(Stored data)
BEGIN
### src/sv/lmds_pkg.sv
// ----------------------------------------------------------------------------
// lmds_pkg
// Shared types, constants and the digit font for the LED matrix scanner.
// ----------------------------------------------------------------------------
`default_nettype none

package lmds_pkg;

    localparam int NUM_DIGITS  = 10;
    localparam int NUM_COLUMNS = 8;
    localparam int DWELL_WIDTH = 16;

    localparam int DIGIT_W  = 4;
    localparam int FRAME_W  = 8;
    localparam int COL_W    = 3;
    localparam int BYTE_W   = 8;
    localparam int LATCH_W  = 8;
    localparam int CFG_IDX_W = 2;
    localparam int CFG_DATA_W = DWELL_WIDTH;

    // Configuration register indexes.
    localparam logic [CFG_IDX_W-1:0] CFG_DWELL_TICKS      = 2'd0;
    localparam logic [CFG_IDX_W-1:0] CFG_FRAMES_PER_DIGIT = 2'd1;
    localparam logic [CFG_IDX_W-1:0] CFG_LATCH_LOW_TICKS  = 2'd2;

    localparam logic [DWELL_WIDTH-1:0] DWELL_RESET   = DWELL_WIDTH'(100);
    localparam logic [FRAME_W-1:0]     FRAMES_RESET  = 8'd50;
    localparam logic [LATCH_W-1:0]     LATCH_RESET   = 8'd1;

    localparam logic [DIGIT_W-1:0] LAST_DIGIT = DIGIT_W'(NUM_DIGITS - 1);
    localparam logic [BYTE_W-1:0]  COL_SELECT = 8'h80;
    localparam logic [BYTE_W-1:0]  BLANK_BYTE = 8'h00;

    typedef enum logic [2:0] {
        PH_DRIVE  = 3'd0,
        PH_SHIFT  = 3'd1,
        PH_LATCH  = 3'd2,
        PH_DWELL  = 3'd3,
        PH_BSHIFT = 3'd4,
        PH_BLATCH = 3'd5
    } t_phase;

    typedef struct packed {
        logic [DIGIT_W-1:0]     digit;
        logic [FRAME_W-1:0]     frame_count;
        logic [COL_W-1:0]       column;
        t_phase                 phase;
        logic [2:0]             bit_count;
        logic                   half_bit;
        logic [BYTE_W-1:0]      shift_word;
        logic [DWELL_WIDTH-1:0] wait_count;
        logic [BYTE_W-1:0]      column_reg;
        logic                   pin_data;
        logic                   pin_sclk;
        logic                   pin_lclk;
    } t_scan_state;

    typedef struct packed {
        logic [DWELL_WIDTH-1:0] dwell_ticks;
        logic [FRAME_W-1:0]     frames_per_digit;
        logic [LATCH_W-1:0]     latch_low_ticks;
    } t_scan_cfg;

    // Column pattern of each digit glyph; digits without a glyph are blank.
    function automatic logic [BYTE_W-1:0] font_byte(input logic [DIGIT_W-1:0] dig,
                                                    input logic [COL_W-1:0] col);
        logic [63:0] row;
        row = 64'h0;
        case (dig)
            4'd0: row = 64'h007E_8181_8181_7E00;
            4'd1: row = 64'h0000_4141_FF01_0100;
            4'd2: row = 64'h0061_8385_8991_6100;
            4'd3: row = 64'h0066_8189_8989_7E00;
            4'd4: row = 64'h1828_4888_7F08_0800;
            4'd5: row = 64'h0000_F989_8989_8F00;
            4'd6: row = 64'h0000_FF89_8989_8F00;
            4'd7: row = 64'h0000_8080_8080_FF00;
            4'd8: row = 64'h0000_FF89_8989_FF00;
            4'd9: row = 64'h0000_F191_9191_FF00;
            default: row = 64'h0;
        endcase
        // Column 0 sits in the top byte.
        return row[(7 - 32'(col)) * BYTE_W +: BYTE_W];
    endfunction

endpackage

`default_nettype wire

### src/sv/led_matrix_digit_scanner_core.sv
// ----------------------------------------------------------------------------
// led_matrix_digit_scanner_core
// Tick-driven 8x8 LED matrix scanner cycling through the digits.
// ----------------------------------------------------------------------------
// Usage: every input transaction carries one tick (i_run). A tick with run
// high advances the column scan by one step; run low leaves all state as is.
// Each input transaction yields exactly one output transaction carrying the
// column port byte, the serial data, shift clock and latch clock levels, and
// the digit and column being shown, all as they stand after that tick.
// The result of a transaction accepted at one edge is valid from the next
// cycle on. Throughput is one transaction per cycle while the receiver takes
// results; the next-state logic is a single short combinational step that
// feeds the scan state register, which is also the result register.
// o_in_ready is high whenever the result register is empty or is being
// drained in the same cycle, so a stalled receiver holds the result and
// stops new input transactions until it takes it; nothing is dropped.
// Reset (synchronous, active low) restores the default configuration, puts
// the scan at digit 0, column 0, in the column drive phase, with data low
// and both clocks high, and empties the result register.
// Configuration writes take effect at once and should be made while idle.
// ----------------------------------------------------------------------------
`default_nettype none

module led_matrix_digit_scanner_core
    import lmds_pkg::*;
(
    input  wire                    i_clk,
    input  wire                    i_rst_n,
    // configuration write port
    input  wire                    i_cfg_we,
    input  wire [CFG_IDX_W-1:0]    i_cfg_index,
    input  wire [CFG_DATA_W-1:0]   i_cfg_data,
    // tick input channel
    input  wire                    i_in_valid,
    output logic                   o_in_ready,
    input  wire                    i_run,
    // result channel
    output logic                   o_out_valid,
    input  wire                    i_out_ready,
    output logic [BYTE_W-1:0]      o_column_drive,
    output logic                   o_serial_data,
    output logic                   o_shift_clock,
    output logic                   o_latch_clock,
    output logic [DIGIT_W-1:0]     o_digit_shown,
    output logic [COL_W-1:0]       o_column_index
);

    t_scan_cfg   r_cfg;
    t_scan_state r_state;
    t_scan_state n_state;
    logic        r_out_valid;
    logic        in_take;

    // The result register frees up when it is empty or drained this cycle.
    assign o_in_ready = !r_out_valid || i_out_ready;
    assign in_take    = i_in_valid && o_in_ready;

    // Configuration registers; writes beyond the register list are ignored.
    always_ff @(posedge i_clk) begin
        if (!i_rst_n) begin
            r_cfg.dwell_ticks      <= DWELL_RESET;
            r_cfg.frames_per_digit <= FRAMES_RESET;
            r_cfg.latch_low_ticks  <= LATCH_RESET;
        end else if (i_cfg_we) begin
            case (i_cfg_index)
                CFG_DWELL_TICKS:      r_cfg.dwell_ticks      <= i_cfg_data;
                CFG_FRAMES_PER_DIGIT: r_cfg.frames_per_digit <= i_cfg_data[FRAME_W-1:0];
                CFG_LATCH_LOW_TICKS:  r_cfg.latch_low_ticks  <= i_cfg_data[LATCH_W-1:0];
                default: ;
            endcase
        end
    end

    // One tick of scan logic.
    lmds_scan_step u_step (
        .i_cur (r_state),
        .i_cfg (r_cfg),
        .i_run (i_run),
        .o_nxt (n_state)
    );

    // Scan state. The output fields are taken straight from this register,
    // which only moves when a transaction is accepted, so it doubles as the
    // result register and holds steady while the receiver stalls.
    always_ff @(posedge i_clk) begin
        if (!i_rst_n) begin
            r_state.digit       <= '0;
            r_state.frame_count <= '0;
            r_state.column      <= '0;
            r_state.phase       <= PH_DRIVE;
            r_state.bit_count   <= '0;
            r_state.half_bit    <= 1'b0;
            r_state.shift_word  <= '0;
            r_state.wait_count  <= '0;
            r_state.column_reg  <= '0;
            r_state.pin_data    <= 1'b0;
            r_state.pin_sclk    <= 1'b1;
            r_state.pin_lclk    <= 1'b1;
        end else if (in_take) begin
            r_state <= n_state;
        end
    end

    always_ff @(posedge i_clk) begin
        if (!i_rst_n) begin
            r_out_valid <= 1'b0;
        end else if (in_take) begin
            r_out_valid <= 1'b1;
        end else if (i_out_ready) begin
            r_out_valid <= 1'b0;
        end
    end

    assign o_out_valid    = r_out_valid;
    assign o_column_drive = r_state.column_reg;
    assign o_serial_data  = r_state.pin_data;
    assign o_shift_clock  = r_state.pin_sclk;
    assign o_latch_clock  = r_state.pin_lclk;
    assign o_digit_shown  = r_state.digit;
    assign o_column_index = r_state.column;

endmodule

`default_nettype wire

### src/sv/lmds_scan_step.sv
// ----------------------------------------------------------------------------
// lmds_scan_step
// Next-state logic of the scanner for one tick.
// ----------------------------------------------------------------------------
`default_nettype none

module lmds_scan_step
    import lmds_pkg::*;
(
    input  wire t_scan_state i_cur,
    input  wire t_scan_cfg   i_cfg,
    input  wire              i_run,
    output t_scan_state      o_nxt
);

    logic [DWELL_WIDTH-1:0] latch_lim;
    logic [DWELL_WIDTH-1:0] dwell_lim;
    logic [FRAME_W-1:0]     frame_lim;
    logic [DWELL_WIDTH-1:0] wc_inc;
    logic                   shift_done;
    logic                   latch_done;
    logic                   dwell_done;
    logic [COL_W-1:0]       col_inc;
    logic [FRAME_W-1:0]     frame_inc;
    logic [DIGIT_W:0]       digit_inc;
    t_phase                 phase_nxt;

    // Zero counts behave as one.
    assign latch_lim = (i_cfg.latch_low_ticks == '0) ? DWELL_WIDTH'(1)
                                                     : DWELL_WIDTH'(i_cfg.latch_low_ticks);
    assign dwell_lim = (i_cfg.dwell_ticks == '0) ? DWELL_WIDTH'(1) : i_cfg.dwell_ticks;
    assign frame_lim = (i_cfg.frames_per_digit == '0) ? FRAME_W'(1) : i_cfg.frames_per_digit;

    assign wc_inc     = i_cur.wait_count + DWELL_WIDTH'(1);
    assign shift_done = i_cur.half_bit && (i_cur.bit_count == 3'd7);
    assign latch_done = (wc_inc >= latch_lim);
    assign dwell_done = (wc_inc >= dwell_lim);
    assign col_inc    = i_cur.column + COL_W'(1);
    assign frame_inc  = i_cur.frame_count + FRAME_W'(1);
    assign digit_inc  = {1'b0, i_cur.digit} + (DIGIT_W+1)'(1);

    // Phase sequencing.
    always_comb begin
        phase_nxt = i_cur.phase;
        unique case (i_cur.phase)
            PH_DRIVE:  phase_nxt = PH_SHIFT;
            PH_SHIFT:  if (shift_done) phase_nxt = PH_LATCH;
            PH_LATCH:  if (latch_done) phase_nxt = PH_DWELL;
            PH_DWELL:  if (dwell_done) phase_nxt = PH_BSHIFT;
            PH_BSHIFT: if (shift_done) phase_nxt = PH_BLATCH;
            default:   if (latch_done) phase_nxt = PH_DRIVE;
        endcase
    end

    // Datapath and pin levels.
    always_comb begin
        o_nxt = i_cur;
        if (i_run) begin
            o_nxt.phase = phase_nxt;
            unique case (i_cur.phase)
                PH_DRIVE: begin
                    o_nxt.column_reg = ~(COL_SELECT >> i_cur.column);
                    o_nxt.pin_lclk   = 1'b1;
                    o_nxt.shift_word = font_byte(i_cur.digit, i_cur.column);
                    o_nxt.bit_count  = '0;
                    o_nxt.half_bit   = 1'b0;
                end
                PH_SHIFT, PH_BSHIFT: begin
                    if (!i_cur.half_bit) begin
                        o_nxt.pin_data   = i_cur.shift_word[BYTE_W-1];
                        o_nxt.shift_word = {i_cur.shift_word[BYTE_W-2:0], 1'b0};
                        o_nxt.pin_sclk   = 1'b0;
                        o_nxt.half_bit   = 1'b1;
                    end else begin
                        o_nxt.pin_sclk  = 1'b1;
                        o_nxt.half_bit  = 1'b0;
                        o_nxt.bit_count = i_cur.bit_count + 3'd1;
                        if (shift_done) begin
                            o_nxt.wait_count = '0;
                        end
                    end
                end
                PH_LATCH: begin
                    o_nxt.pin_lclk   = 1'b0;
                    o_nxt.wait_count = latch_done ? '0 : wc_inc;
                end
                PH_DWELL: begin
                    o_nxt.pin_lclk   = 1'b1;
                    o_nxt.wait_count = dwell_done ? '0 : wc_inc;
                    if (dwell_done) begin
                        o_nxt.shift_word = BLANK_BYTE;
                        o_nxt.bit_count  = '0;
                        o_nxt.half_bit   = 1'b0;
                    end
                end
                default: begin
                    // Blank latch; the last tick moves on to the next column.
                    o_nxt.pin_lclk   = 1'b0;
                    o_nxt.wait_count = latch_done ? '0 : wc_inc;
                    if (latch_done) begin
                        o_nxt.column = col_inc;
                        if (col_inc == '0) begin
                            if (frame_inc >= frame_lim) begin
                                o_nxt.frame_count = '0;
                                o_nxt.digit = (digit_inc >= (DIGIT_W+1)'(NUM_DIGITS)) ? '0
                                              : digit_inc[DIGIT_W-1:0];
                            end else begin
                                o_nxt.frame_count = frame_inc;
                            end
                        end
                    end
                end
            endcase
        end
    end

endmodule

`default_nettype wire
### config.mk
export PLATFORM = sky130hd
export DESIGN_NAME = led_matrix_digit_scanner_core
export DESIGN_NICKNAME = d
export VERILOG_FILES = /design/src/sv/lmds_pkg.sv /design/src/sv/led_matrix_digit_scanner_core.sv /design/src/sv/lmds_scan_step.sv
export SDC_FILE = /design/constraint.sdc
export NUM_CORES = 1
export LEC_CHECK = 0
export BUFFER_PORTS_ARGS = -buffer_cell sky130_fd_sc_hd__clkbuf_2
export CORE_MARGIN = 2
export CORE_UTILIZATION = 40
export CTS_CLUSTER_DIAMETER = 80
export DETAILED_ROUTE_END_ITERATION = 10
export PLACE_DENSITY = 0.55
export SYNTH_ARGS = -nofsm -noshare
export SYNTH_HDL_FRONTEND = slang
export SYNTH_SLANG_ARGS = --single-unit
export TNS_END_PERCENT = 10
### constraint.sdc
create_clock -name i_clk -period 4.7 [get_ports i_clk]
set_input_delay 0.47 -clock i_clk [delete_from_list [all_inputs] [get_ports i_clk]]
set_output_delay 0.47 -clock i_clk [all_outputs]
set_load 0.03 [all_outputs]
==> impl_results.md <==
* HPWL Detailed at 11900 microns
* Relative slew slack at 25.0%
* Worst setup SP type: register
* Row count at 47
* Number of H-tree levels at 4
* Die X at 133 microns
* Ratio of cells with drive above 1 in the final layout at approximately 14%
* Total congestion overflow after global routing at 0
* Die footprint at between 15000 and 20000 sq um
* Gate power share at around 5.8%
* Number of sinks driven by the clock tree at 120
* #FFs+latches synth at between 100 and 150
* Placeable core area at around 16000 sq um
* Least-Margin Pin Slew at roughly 1.1 ns
* Final nets at 890
* TritonCTS clock tree: done
* Status: completed
* Family of cells with the greatest summed delay on the critical path: simple AND/OR/NAND/NOR gates
* Worst skew pair latency at ~0.42 ns
* Peak Freq at about 0.24 GHz
* Fill count at around 1600
* Cell area after technology mapping at approximately 6600 sq um
* Count of yosys warnings during synthesis at 0
* Number of DRC markers after the initial detailed-route iteration at 454
* Type of element capturing the critical path: register
* DP Area at around 7000 sq um
* Worst reg2reg path depth at 15
* Number of distinct library cells after synthesis at around 70
* First-pass detailed-route iteration total at 5
* P_int at ~2 mW
* Count of antenna-violating nets left after detailed routing at 0
* CTS clock-pin slew for the worst setup and hold paths at around 0.060 ns
* Required time at the endpoint of the critical path at ~5.1 ns
* Min-Delay Path Class: in2reg
* Via count normalized by instance count at roughly 5.4
* Setup slack at placement at approximately 0.43 ns
* Net Switching at 623 uW
* CP Class: reg2reg
* Cell breakdown of the critical path: ha_1 -> nand3_2 -> or2_2 -> xnor2_1 -> ha_1 -> nand2_1 -> o21ai_0 -> nor3_1 -> nor4b_4 -> a21oi_4 -> mux2i_2 -> ha_1 -> inv_1 -> or3_1 -> a21oi_1
* Initial cell density of the core at 40.5%
* Fraction of power spent switching nets at a little under a quarter
* Setup violations, final at 0
* Clock tree root driver cell: clkbuf_16
* Power per cell area at about 350 nW/um^2
* Most common cell type on the critical path: ha_1
* Slowest cell delay on critical path at ~0.47 ns
* Max Fanout on Critical Path at 10
* Total number of cells along the worst setup path at 15
* Min Hold Slack at about 0.27 ns
* Number of global-route vias before repair at 5472
* Static Leak at 3.12 nW
* PnR Total Power at between 2 and 3 mW
* Unrepaired setup endpoints after global routing: no
* Top flip-flop cell by instance count after synthesis: dfxtp_1
* Number of buffers and inverters on the critical path at 1
* Final GP Congestion at just under 0.9
* Worst EP arrival at 4.52 ns
* Area delta synth->final at 14.7%
* Critical-path top delay cell: dfxtp_1
* Diodes inserted at 0
* Slack of the critical path at 0.526 ns
* Final period util at 88.8%
* Async SR Flop Fraction at 0%
* Sequential cell area fraction in the yosys report at between 30% and 40%
* Height of the die at around 130 microns
* Layout Cell Area excl Fill at about 7600 sq um
* GRT Util Overall at 19.5%
* Post-Route Skew at about 0.0094 ns
* Final hold viol count at 0
* Average size of a mapped cell at roughly 8.4 sq um
* Io pins at 44
* Number of cells traversed by the worst hold path at 3
* Number of hold buffers added after cts at 0
* Final worst path period need at 4.17 ns
* Pin count of the biggest net entering global routing at 54
* Clock buffer count from CTS at 17
* Total negative setup slack at 0 ns
* Maxcap violations at 0
* Initial antenna violation count at 0
* Flop pwr share at between 30% and 40%
* Clock power frac at between 50% and 60%
* Count of final max-slew check failures at 0
* Count of port buffers added during placement at 43
* Global-route wire length before repair at between 20000 and 30000 microns
* Total length of routed wires at about 17000 microns
* # DRC at 0
* Detailed-route via count at ~5700
* Syn nets at roughly 870
* Peak supply drop at ~0.00028 V
* Mean routed wirelength per cell at around 16 microns
* Deepest clock path buffer count at 2
* Setup Fix Bufs, Post-CTS at 0
* Number of synthesized flops with an enable pin at 0
* Post-synthesis instance total at about 800
## cells in the final DEF (no fill, tap or decap), types with 5 or more instances in the layout
master | netlist | routed
a211oi_1 | 10 | 10
a21o_1 | 5 | 5
a21oi_1 | 70 | 70
a311oi_1 | 8 | 8
a31oi_1 | 7 | 7
buf_4 | 16 | 9
bufinv_16 | 0 | 5
clkbuf_16 | 0 | 17
clkbuf_2 | 1 | 43
dfxtp_1 | 120 | 120
ha_1 | 53 | 53
inv_1 | 53 | 52
inv_6 | 0 | 5
mux2_2 | 6 | 6
mux2i_1 | 21 | 20
nand2_1 | 87 | 87
nand2b_1 | 9 | 9
nand3_1 | 18 | 18
nand3b_1 | 5 | 5
nand4_1 | 10 | 10
nor2_1 | 69 | 69
nor2b_1 | 12 | 12
nor3_1 | 9 | 9
nor3b_1 | 9 | 8
nor4_1 | 12 | 11
o211ai_1 | 8 | 8
o21ai_0 | 35 | 35
o221ai_1 | 8 | 8
o22ai_1 | 6 | 6
or3_1 | 10 | 10
xnor2_1 | 12 | 12
xor2_1 | 11 | 11
## cell type report
| class | instances | area, sq um | share of cell area [%] |
|---|---|---|---|
| Multi-Input combinational cell | 568 | 3790 | 49.8 |
| Clock buffer | 17 | 425 | 5.58 |
| Inverter | 54 | 203 | 2.66 |
| Timing Repair Buffer | 52 | 283 | 3.71 |
| Clock inverter | 15 | 238 | 3.12 |
| Sequential cell | 120 | 2400 | 31.5 |
| Tap cell | 220 | 275 | 3.61 |
## power groups by stage
| stage | clock network (mW) | registers, mW | logic (mW) |
|---|---|---|---|
| final | 1.46 | 1.05 | 0.155 |
| after global routing | 1.53 | 1.06 | 0.173 |
| after CTS | 1.48 | 1.05 | 0.155 |
| after detailed placement | 0 | 1.08 | 0.155 |
| after global placement | 0 | 1.08 | 0.153 |
| after floorplan | 0 | 1.07 | 0.114 |
## Yosys cell counts (9+ instances only)
library cell,n,share of area (%)
dfxtp_1,120,36
nand2_1,87,4.9
a21oi_1,70,5.3
nor2_1,69,3.9
ha_1,53,10
inv_1,53,3.0
o21ai_0,35,2.6
clkbuf_1,26,1.5
mux2i_1,21,3.2
nand3_1,18,1.4
buf_4,16,1.8
nor2b_1,12,1.1
nor4_1,12,1.1
xnor2_1,12,1.6
xor2_1,11,1.5
a211oi_1,10,1.1
nand4_1,10,0.94
or3_1,10,0.94
nand2b_1,9,0.85
nor3_1,9,0.68
nor3b_1,9,1.0
## worst reg2reg max path, cell delays in order, from the launching register on
cell     delay, ns
dfxtp_1       0.47
ha_1          0.28
nand3_2       0.22
or2_2         0.37
xnor2_1       0.22
ha_1          0.27
nand2_1       0.07
o21ai_0       0.11
nor3_1        0.14
nor4b_4       0.45
a21oi_4       0.19
mux2i_2       0.45
ha_1          0.27
inv_1         0.08
or3_1         0.37
a21oi_1       0.15
## metal layers
metal	vias to the layer above	GRT usage (%)	wire, microns
met5	-	0	0
met4	0	7.53	248
met3	20	3.95	762
met2	146	29.9	7570
met1	2673	26.9	7960
li1	2838	-	-
## per-stage QoR
step                      util, %  cells
after global routing         46.4   1046
final                        46.4   1046
after CTS                    46.4   1046
after global placement       42.4   1014
after detailed placement     42.4   1014
after floorplan                 -    794
## timing repair
action | in CTS | in global routing
endpoints found under the hold margin | 0 | 0
endpoints found under the setup margin | 0 | 1
resized for setup | 0 | 1
## final timing paths
kind | to | slack [ns] | startpoint
setup / recovery | register | 0.53 | r_state[11]$_SDFFE_PN0P_
hold / removal | o_out_valid$_SDFFE_PN0P_ | 0.27 | i_in_valid
setup reg to reg | register | 0.53 | r_state[11]$_SDFFE_PN0P_
hold reg to reg | r_state[52]$_SDFFE_PN0P_ | 0.48 | r_state[52]$_SDFFE_PN0P_
## kinds of logic (layout without fill, tap and decap cells)
| logic type | after synthesis | in the layout | share of synthesized area (%) |
|---|---|---|---|
| flip-flops | 120 | 120 | 36.2 |
| AND/OR/NAND/NOR | 276 | 276 | 20.8 |
| buffers and inverters | 106 | 138 | 7.08 |
| XOR/XNOR | 23 | 23 | 3.03 |
| AO/OA/AOI/OAI | 187 | 187 | 18.2 |
| multiplexers | 29 | 29 | 4.73 |
| adder cells (fa/ha/maj) | 53 | 53 | 9.98 |
Note: power is estimated with default switching activity, not from simulation.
END
• **Exercise brief**
Scan the entries and show every line in which the word "combinational" is found.

• **Solution to this problem**
// results; the next-state logic is a single short combinational step that
| Multi-Input combinational cell | 568 | 3790 | 49.8 |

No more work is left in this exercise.